SEATTLE – This is a big week for Stanford senior Justin Brinkley. Before he got the chance to step to the starting line at the Pac-12 Championships this weekend, Brinkley received an NCAA postgraduate scholarship on Wednesday. And on Friday he was named track and field's Pac-12 Scholar-Athlete of the Year.

Brinkley is a communication major and religious studies minor from Kingwood, Texas, and carries a GPA of 3.83.

In December, Brinkley received the Pac-12 Leadership Award, and he has earned several academic all-conference honors throughout his career. This week's awards can only help in his quest for the Rhodes and Marshall scholarships. If he receives either, Brinkley will aim for a master's of philosophy in theology and religious studies, with an emphasis on the New Testament.

“Ultimately, I want to be a New Testament scholar,” Brinkley said.

Two recent Stanford runners, Kate Niehaus and Miles Unterreiner, earned Rhodes scholarships and that makes the possibility more real. Brinkley also is looking at the religion and divinity schools at Yale and Duke if he isn't able to secure scholarships to Oxford or Scotland's St. Andrew's.

Brinkley is particularly interested in the Jewish world and its expectations leading up to the birth of Jesus and how its views were affected during the early Christian movement after Jesus' death. Brinkley is prepared to learn Greek, Hebrew, and even the ancient languages of Aramaic and Coptic to decipher accounts of that period.

“It's exciting to dig into the history and dig into the text, and put yourself in other people's shoes, while doing that in a context of faith,” Brinkley said.

On the track, Brinkley won the U.S. junior national championship in the 1,500 as a freshman, and hoped for big things as a junior, but was hampered by Achilles and hamstring problems. He recovered enough to advance to the NCAA West Prelims, but ran with a bout of bronchitis. Still, Brinkley missed advancing to his first NCAA outdoor championship meet by three places.

Injury-free and with a solid off-season training foundation, Brinkley secured a spot on Stanford's distance medley relay team, which set a school record and ran the fifth-fastest time in collegiate history, and later was fourth at the NCAA Indoor Championships. Brinkley, running the 800 leg, received his first All-America honor.

Now, in his final season, Brinkley has been more consistent than ever, but feels he has more to offer than his solid personal best of 3:43.44 in the 1,500.

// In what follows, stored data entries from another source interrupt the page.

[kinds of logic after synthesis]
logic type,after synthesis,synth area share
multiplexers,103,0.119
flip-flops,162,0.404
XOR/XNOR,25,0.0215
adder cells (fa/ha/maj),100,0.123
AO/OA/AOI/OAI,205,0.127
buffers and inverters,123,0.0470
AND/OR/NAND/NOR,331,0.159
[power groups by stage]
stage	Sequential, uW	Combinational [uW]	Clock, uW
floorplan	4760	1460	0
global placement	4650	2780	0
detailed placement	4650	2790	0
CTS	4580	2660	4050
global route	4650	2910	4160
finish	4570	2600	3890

“Faster times are in my legs, but what I'm most excited about is I feel like I don't have anything to lose,” Brinkley said. “I don't have any major expectations to win an NCAA championship or medal or anything, but I think those things aren't outside the realm of possibility if I just get in and compete really tough."

He'll run a 1,500 prelim on Saturday, with the final on Sunday.

Brinkley has been honored for his leadership and, as the finish line of his collegiate career comes into focus, is cognizant of his legacy in the program, particularly in the context of two young stars as teammates, redshirt sophomore Sean McGorty and freshman Grant Fisher, who have great futures ahead.

“When I came to the realization that I probably wasn't going to be an Olympian or be in a World Championships final, I felt a sense of responsibility to encourage and be a leader for them,” Brinkley said. “When I leave, I can say that I did everything I could to encourage them to keep putting the work in, so that hopefully I'll see them on a TV screen in 2020 when I'm watching the Tokyo Olympics.”

And perhaps they will recall a teammate who kept them on that path and speaks a little Aramaic.